At Vermillion crossing for the first time the party left the road, for it is in this vicinity that the last bit is being completed, some seven miles.
Resuming the journey next day, the pack train following the most direct route forded and deforded the tortuous river, then climbed up some hundreds of feet and was once again on the road. Here the traveler realized just what an amazing piece of engineering building this highway was.
The party proceeded through the Vermillion pass into the Kootenay Valley and camp was pitched at Kootenay Crossing, already a well-known and used camping ground that boasts the modern conveniences of a rustic table, poles for tents, nearness to water and all the facilities that make camping pleasant. Here, too, are the first traces of the incoming settler, the smoke of clearing, the little cabin, the transforming of bush into farm land.
The Kootenay Valley is connected to the Columbia via the Sinclair Pass, used for years by the Indians, who after incursions into the rich lands of the Vermillion and Kootenay, where moose, elk and other game still abound, crossed the Divide to visit the hot springs now known as the Radium Hot Springs.
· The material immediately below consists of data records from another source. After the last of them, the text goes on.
This is an optimization exercise on Yosys and OpenROAD, whose aim is small area and a short achievable clock period, not a production implementation.
The RTL was checked by simulation tests, not by an equivalence proof against the original design.
The flow treats the clock pin as an ideal source, which a real chip does not have.
Power figures rest on the tool's default switching activity, not on a simulated workload.

==> design/flow/design.v <==
module reg_file_sb #(
  parameter int XLEN     = 32,
  parameter int NREGS    = 32,
  parameter int ZERO_REG = 1,
  parameter int ADDR_W   = $clog2(NREGS)
) (
  input  logic              clk,
  input  logic              rst,
  input  logic [ADDR_W-1:0] rs1,
  input  logic [ADDR_W-1:0] rs2,
  input  logic              read_reg_port1,
  input  logic              read_reg_port2,
  output logic [XLEN-1:0]   rs1_data,
  output logic [XLEN-1:0]   rs2_data,
  output logic              rs1_busy,
  output logic              rs2_busy,
  input  logic              issue_valid,
  input  logic [ADDR_W-1:0] issue_rd,
  input  logic              wb_signal,
  input  logic [ADDR_W-1:0] rd,
  input  logic [XLEN-1:0]   wb_data,
  output logic [ADDR_W:0]   busy_count
);
  localparam int LO = (ZERO_REG != 0) ? 1 : 0;
  logic [XLEN-1:0]  rdat  [NREGS];
  logic [NREGS-1:0] valid;
  logic [NREGS-1:0] busy;
  logic [ADDR_W:0]  count;
  logic [NREGS-1:0] wr_sel;
  logic [NREGS-1:0] iss_sel;
  logic [NREGS-1:0] rd1_sel;
  logic [NREGS-1:0] rd2_sel;
  logic             n_set;
  logic             n_clr;
  always_comb begin
    wr_sel  = '0;
    iss_sel = '0;
    rd1_sel = '0;
    rd2_sel = '0;
    for (int r = LO; r < NREGS; r++) begin
      wr_sel[r]  = wb_signal      && (rd       == ADDR_W'(r));
      iss_sel[r] = issue_valid    && (issue_rd == ADDR_W'(r));
      rd1_sel[r] = read_reg_port1 && (rs1      == ADDR_W'(r));
      rd2_sel[r] = read_reg_port2 && (rs2      == ADDR_W'(r));
    end
  end
  for (genvar r = 0; r < NREGS; r++) begin : g_reg
    if (r < LO) begin : g_zero
      assign rdat[r]  = {XLEN{1'b0}};
      assign valid[r] = 1'b0;
      assign busy[r]  = 1'b0;
    end else begin : g_store
      logic [XLEN-1:0] data;
      logic            vld;
      logic            bsy;
      always_ff @(posedge clk) begin
        if (wr_sel[r]) data <= wb_data;
      end
      always_ff @(posedge clk or posedge rst) begin
        if (rst) begin
          vld   <= 1'b0;
          bsy   <= 1'b0;
        end else begin
          vld   <= vld | wr_sel[r];
          bsy   <= iss_sel[r] | (bsy & ~wr_sel[r]);
        end
      end
      assign rdat[r]  = data;
      assign valid[r] = vld;
      assign busy[r]  = bsy;
    end
  end
  logic [NREGS-1:0] dat1_sel;
  logic [NREGS-1:0] dat2_sel;
  assign dat1_sel = rd1_sel & valid;
  assign dat2_sel = rd2_sel & valid;
  for (genvar b = 0; b < XLEN; b++) begin : g_rbit
    logic [NREGS-1:0] col;
    for (genvar r = 0; r < NREGS; r++) begin : g_col
      assign col[r] = rdat[r][b];
    end
    reg_file_sb_rdbit #(.N(NREGS - LO)) u_rd1 (
      .sel(dat1_sel[NREGS-1:LO]), .d(col[NREGS-1:LO]), .o(rs1_data[b]));
    reg_file_sb_rdbit #(.N(NREGS - LO)) u_rd2 (
      .sel(dat2_sel[NREGS-1:LO]), .d(col[NREGS-1:LO]), .o(rs2_data[b]));
  end
  assign rs1_busy = |(rd1_sel & busy);
  assign rs2_busy = |(rd2_sel & busy);
  always_comb begin
    n_set = |(iss_sel & ~busy);
    n_clr = |(wr_sel & ~iss_sel & busy);
  end
  always_ff @(posedge clk or posedge rst) begin
    if (rst) count <= '0;
    else     count <= count + {{ADDR_W{1'b0}}, n_set} - {{ADDR_W{1'b0}}, n_clr};
  end
  assign busy_count = count;
endmodule
module reg_file_sb_rdbit #(
  parameter int N = 32
) (
  input  logic [N-1:0] sel,
  input  logic [N-1:0] d,
  output logic         o
);
  localparam int NG = (N + 2) / 3;
  logic [3*NG-1:0] s;
  logic [3*NG-1:0] x;
  logic [NG-1:0]   y;
  assign s = {{(3*NG-N){1'b0}}, sel};
  assign x = {{(3*NG-N){1'b0}}, d};
  for (genvar g = 0; g < NG; g++) begin : g_grp
    if (3*g + 2 < N) begin : g_3
      reg_file_sb_aoi222 u_aoi (
        .a0(s[3*g]), .b0(x[3*g]), .a1(s[3*g+1]), .b1(x[3*g+1]),
        .a2(s[3*g+2]), .b2(x[3*g+2]), .y(y[g]));
    end else begin : g_rest
      assign y[g] = ~|(s[3*g +: 3] & x[3*g +: 3]);
    end
  end
  assign o = ~&y;
endmodule
module reg_file_sb_aoi222 (
  input  logic a0, b0, a1, b1, a2, b2,
  output logic y
);
  assign y = ~((a0 & b0) | (a1 & b1) | (a2 & b2));
endmodule
==> design/flow/flow/run.sh <==
#!/bin/bash
# Standard ORFS layout (the standard.sh) with three changes:
#  - port buffers are buf_2 instead of the library's default pick (the
#    timing repair after clock tree synthesis sizes up the ones on slow
#    paths);
#  - the clock tree uses clkbuf_4 in clusters of up to 8 sinks within
#    30 um, without dummy loads;
#  - after clock tree synthesis, flow/post_cts.tcl recovers area on gates
#    with slack to spare and sizes up gates on the slowest paths.
# The make output goes to standard.log; ORFS keeps each step's log under
# orfs/logs/.
set -euo pipefail
here=$(pwd)
export BUFFER_PORTS_ARGS="-buffer_cell sky130_fd_sc_hd__buf_2"
export CTS_ARGS="-sink_clustering_enable -repair_clock_nets -buf_list sky130_fd_sc_hd__clkbuf_4 -sink_clustering_size 8 -sink_clustering_max_diameter 30 -dont_use_dummy_load"
export POST_CTS_TCL="$here/flow/post_cts.tcl"
bash standard.sh finish > standard.log 2>&1
==> design/flow/flow/post_cts.tcl <==
# After clock tree synthesis and its standard timing repair:
#  1. downsize gates that have slack to spare (area recovery);
#  2. size up gates on the slowest paths (no buffering), aiming at 15 ns of
#     setup slack so the port-to-port read paths get the upsizing;
#  3. legalise the placement again.
estimate_parasitics -placement
repair_timing -recover_power 100 -verbose
estimate_parasitics -placement
repair_timing -setup -setup_margin 15 -sequence "sizeup,swap" -skip_last_gasp -verbose
detailed_placement
estimate_parasitics -placement
==> design/flow/standard.sh <==
#!/bin/bash
# synth_recipe.tcl (not shown) runs the flow's synth.tcl, then flattens the netlist and writes it again
# the make line also repeats each setting of config.mk as NAME=value (left out here)
make -C /OpenROAD-flow-scripts/flow DESIGN_CONFIG=/design/flow/config.mk WORK_HOME=/design/flow/orfs CLKGATE_MAP_FILE= SYNTH_SCRIPT=/design/flow/synth_recipe.tcl "${@:-finish}"
==> design/flow/config.mk <==
export PLATFORM = sky130hd
export DESIGN_NAME = reg_file_sb
export DESIGN_NICKNAME = reg_file_sb
export VERILOG_FILES = /design/flow/design.v
export SDC_FILE = /design/flow/constraint.sdc
export NUM_CORES = 4
export LEC_CHECK = 0
export CAP_MARGIN = 20
export CORE_MARGIN = 2
export CORE_UTILIZATION = 40
export PLACE_DENSITY = 0.75
export SLEW_MARGIN = 20
export SYNTH_HIERARCHICAL = 1
export SYNTH_MINIMUM_KEEP_SIZE = 0
==> design/flow/constraint.sdc <==
create_clock -name core_clock -period 28.0 [get_ports {clk}]
set_input_delay 5.6000 -clock core_clock [delete_from_list [all_inputs] [get_ports {clk}]]
set_output_delay 5.6000 -clock core_clock [all_outputs]
set_load 0.01 [all_outputs]
==> results of run 1 <==
==> cell usage in the layout (no fill, tap or decap), drive strengths merged, types with 22 or more instances in the layout <==
cell type | netlist | final
nor2 | 22 | 22
clkbuf | 33 | 272
o21ai | 64 | 64
and3 | 62 | 62
a2111o | 64 | 64
dfrtp | 68 | 68
a222oi | 642 | 642
nand4 | 136 | 136
nand2b | 23 | 23
edfxtp | 992 | 992
nand2 | 113 | 113
buf | 15 | 80
==> area by class of cell <==
class / count / area share [%]
multi-input cells: 1312 / 24.0
inverters: 27 / 0.237
flip-flops and latches: 1060 / 66.2
diodes: 12 / 0.0631
repair buffers: 172 / 2.98
well taps: 1391 / 3.66
clock buffers: 180 / 2.84
==> kinds of logic after synthesis <==
kind of cell | count (synthesis) | share of synthesized area (%)
XOR/XNOR | 5 | 0.102
AO/OA/AOI/OAI | 845 | 18.9
buffers and inverters | 75 | 0.735
flip-flops | 1060 | 73.7
multiplexers | 8 | 0.226
adder cells (fa/ha/maj) | 7 | 0.223
AND/OR/NAND/NOR | 447 | 6.10
==> metrics by stage <==
step	hold slack [ns]	worst slack, ns	power, mW	area [sq um]	utilization (%)
after detailed placement	0.458	13.97	2.04	45200	42.8
final	0.499	14.39	2.82	47600	45.1
after floorplan	0.440	14.88	1.94	42700	-
after global placement	0.454	14.05	2.04	45200	42.8
after global routing	0.517	14.45	2.90	47600	45.1
==> Yosys cell counts (5+ instances only) <==
| cell type | count |
|---|---|
| sky130_fd_sc_hd__o2111ai_1 | 17 |
| sky130_fd_sc_hd__o21ai_0 | 59 |
| sky130_fd_sc_hd__a222oi_1 | 642 |
| sky130_fd_sc_hd__a2111o_1 | 64 |
| sky130_fd_sc_hd__and4bb_2 | 6 |
| sky130_fd_sc_hd__nor3_1 | 18 |
| sky130_fd_sc_hd__or2_2 | 14 |
| sky130_fd_sc_hd__nand2b_1 | 23 |
| sky130_fd_sc_hd__nand4_1 | 136 |
| sky130_fd_sc_hd__and4b_1 | 11 |
| sky130_fd_sc_hd__dfrtp_1 | 68 |
| sky130_fd_sc_hd__a22oi_1 | 13 |
| sky130_fd_sc_hd__nor2b_1 | 7 |
| sky130_fd_sc_hd__ha_1 | 6 |
| sky130_fd_sc_hd__edfxtp_1 | 992 |
| sky130_fd_sc_hd__clkbuf_1 | 33 |
| sky130_fd_sc_hd__nor2_1 | 22 |
| sky130_fd_sc_hd__and3_1 | 62 |
| sky130_fd_sc_hd__nand2_1 | 113 |
| sky130_fd_sc_hd__a221oi_1 | 5 |
| sky130_fd_sc_hd__inv_1 | 27 |
| sky130_fd_sc_hd__nand4b_1 | 6 |
| sky130_fd_sc_hd__buf_2 | 11 |
| sky130_fd_sc_hd__a21oi_1 | 12 |
==> sequential cells by signal, summed over array words and instances, names as in the netlist <==
name and count:
count 6, g.g_store.vld 31, g.g_store.data 992, g.g_store.bsy 31
==> metal layers <==
layer | GRT usage (%) | share of wire [%] | wire length (um)
met1 | 34.2 | 32 | 49400
met2 | 39.8 | 43 | 66400
met3 | 11.6 | 19 | 29700
met4 | 16.2 | 5.9 | 9130
met5 | 0.261 | 0.087 | 135
==> modules after synthesis, one instance, submodules excluded, a selection <==
module | flops+latches | cells | times used | area [sq um]
reg_file_sb_aoi222 | 0 | 1 | 640 | 10.0
reg_file_sb | 1060 | 1551 | 1 | 34600
==> power groups by stage <==
stage               registers, mW  clock network [mW]  logic, mW
detailed placement           1.85                   0      0.190
global route                 1.83               0.861      0.217
global placement             1.85                   0      0.185
floorplan                    1.83                   0      0.106
finish                       1.82               0.795      0.203
==> worst paths after layout <==
path	startpoint	to	slack, ns	depth (start not counted)
setup / recovery	rs2[0]	rs2_data[17]	14.39	7
hold / removal	g_reg[15].g_store.vld	g_reg[15].g_store.vld	0.50	1
setup reg to reg	g_reg[4].g_store.bsy	count[5]	25.09	13
hold reg to reg	g_reg[15].g_store.vld	g_reg[15].g_store.vld	0.50	1
max in group asynchronous	rst	g_reg[30].g_store.bsy	22.78	4
min in group asynchronous	rst	g_reg[9].g_store.bsy	4.60	3
==> critical path, stage by stage <==
cell and delay [ns]:
sky130_fd_sc_hd__buf_12 0.12, sky130_fd_sc_hd__nor4b_4 0.56, sky130_fd_sc_hd__and3_4 0.75, sky130_fd_sc_hd__a222oi_1 0.23
sky130_fd_sc_hd__nand2_1 0.16, sky130_fd_sc_hd__a2111o_1 0.37, sky130_fd_sc_hd__buf_2 0.21
==> results.sh, run 1 <==
export IMPL_run_status="no timing/DRC/antenna violations"
export IMPL_mappedNetlistNets=2512
export IMPL_net_switching_power_uw=682
export IMPL_timing_final_setup_violations=0
export IMPL_top_level_ports=130
export IMPL_slew_limit_headroom_pct=17.2
export IMPL_timing_hold_violations_final=0
export IMPL_critPathKind="input port to output port"
export IMPL_grt_antenna_before_repair=15
export IMPL_rows=119
export IMPL_slew_violations=0
export IMPL_final_layout_size_suffix_gt1_share_pct=16.6
export IMPL_largest_net_degree_at_the_start_of_global_routing=69
export IMPL_core_footprint_sq_um=106000
export IMPL_synth_async_sr_flop_share_pct=6.42
export IMPL_viasPerCell=7.88
export IMPL_synth_ff_type="sky130_fd_sc_hd__edfxtp_1"
export IMPL_dr_pass1_iters=22
export IMPL_dr_total_vias=32700
export IMPL_finalWirelength_um=155000
export IMPL_globalRouteTotalUtil_pct=27.4
export IMPL_num_fill_cells=8904
export IMPL_crit_arrival_ns=8.01
export IMPL_grt_pass1_wl_um=215000
export IMPL_cell_internal_pwr_mw=2.14
export IMPL_yosys_top_cells_area="sky130_fd_sc_hd__edfxtp_1 (70%), sky130_fd_sc_hd__a222oi_1 (15%), sky130_fd_sc_hd__dfrtp_1 (4.0%), sky130_fd_sc_hd__nand4_1 (2.0%), sky130_fd_sc_hd__a2111o_1 (1.7%)"
export IMPL_drc=0
export IMPL_holdCritPathClass="flip-flop to flip-flop"
export IMPL_post_place_cells=3937
export IMPL_synth_warning_count=8
export IMPL_area_sequential_sq_um=31500
export IMPL_static_leakage_power_nw=15.2
export IMPL_worst_skew_pair_late_latency_ns=1.04
export IMPL_synth_cells=2447
export IMPL_fin_nets=2818
export IMPL_pwr_share_clk_pct=28.2
export IMPL_synthesis_area_sq_um=42700
export IMPL_via_count_of_the_first_global_routing_pass=31900
export IMPL_switching_share_of_total_power_pct=24.2
export IMPL_worstSetupStartpointType="input port"
export IMPL_combined_area_of_the_multi_input_logic_cells_sq_um=11400
export IMPL_ys_types=69
export IMPL_synth_top_cell_area_share_pct=69.7
export IMPL_final_cell_count_no_fill=4154
export IMPL_gp_congestion=0.918
export IMPL_clk_pin_slew_worst_paths_ns=0.06
export IMPL_syn_mean_instance_area_sq_um=17.5
export IMPL_rsz0062_at_grt="no"
export IMPL_cap_violations=0
export IMPL_power_frac_seq_pct=64.6
export IMPL_cts_sinks=1060
export IMPL_timing_fmax_ghz=0.0735
export IMPL_grt_overflow=0
export IMPL_worst_setup_path_end_kind="output port"
export IMPL_fin_tns_setup_ns=0
export IMPL_dpl_hpwl_um=81100
export IMPL_tritoncts_clock_tree="done"
export IMPL_part_of_the_cycle_the_worst_path_needs_pct=48.6
export IMPL_floorplan_die_height_um=331
export IMPL_power_density_nw_per_um2=59.3
export IMPL_port_buffer_count=129
export IMPL_average_wire_per_standard_cell_um=37.2
export IMPL_areaGrowthSynthToFinish_pct=11.4
export IMPL_timing_clock_skew_ns=0.0583
export IMPL_synth_ff_latch_count=1060
export IMPL_drt_initial_drc_count=9475
export IMPL_critPathRequiredTime_ns=22.40
export IMPL_final_antenna_net_count=0
export IMPL_floorplan_initialDensity_pct=40.5
export IMPL_synth_top_cell_by_area="sky130_fd_sc_hd__edfxtp_1"
export IMPL_die_area_sq_um=109000
export IMPL_synth_edf_count=992
export IMPL_max_slew_worst_pin_slew_ns=1.22
export IMPL_max_vdd_drop_mv=0.0501
export IMPL_dieWidth_um=331
export IMPL_yosysSeqAreaShare_pct=73.7
export IMPL_timing_final_crit_period_ns=13.61
export IMPL_worstPathMaxFanout=32
export IMPL_p_comb_share_pct=7.2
For seven miles the pack train slowly ascended to the summit of the pass, the exact spot being marked by a little emerald lake known as Summit Lake. For the first time maples, already touched by mountain frosts and flaming by the road sides, were noticed. The scenery through this district is more imposing than ever. Chasms are deeper, peaks are higher, vegetation is more varied. Then followed the decent into the wonderful canyon itself enclosed by rugged red walls, known as the Iron Gates, towering hundreds of feet on either side.
And in the heart of the canyon on the side of the mountain is a pool formed by a flow from springs, which pour out of the surrounding rocks at a temperature of 115 degrees. These springs are 2500 feet above the sea level, and have been valued for their medicinal qualities by the few who know them.
There are four Indian Reserves in the Valley – the homes of a remnant of the once powerful and warlike Kootenays and on the rock wall of the canyon are curious ancient Indian markings. These Indians are now peaceful and law-abiding, living by hunting, fishing, farming and stock raising.
From the Hot Springs to Lake Windermere the source of the Columbia River is only a distance of fourteen miles and there the party arrived eight days from the time it started as scheduled.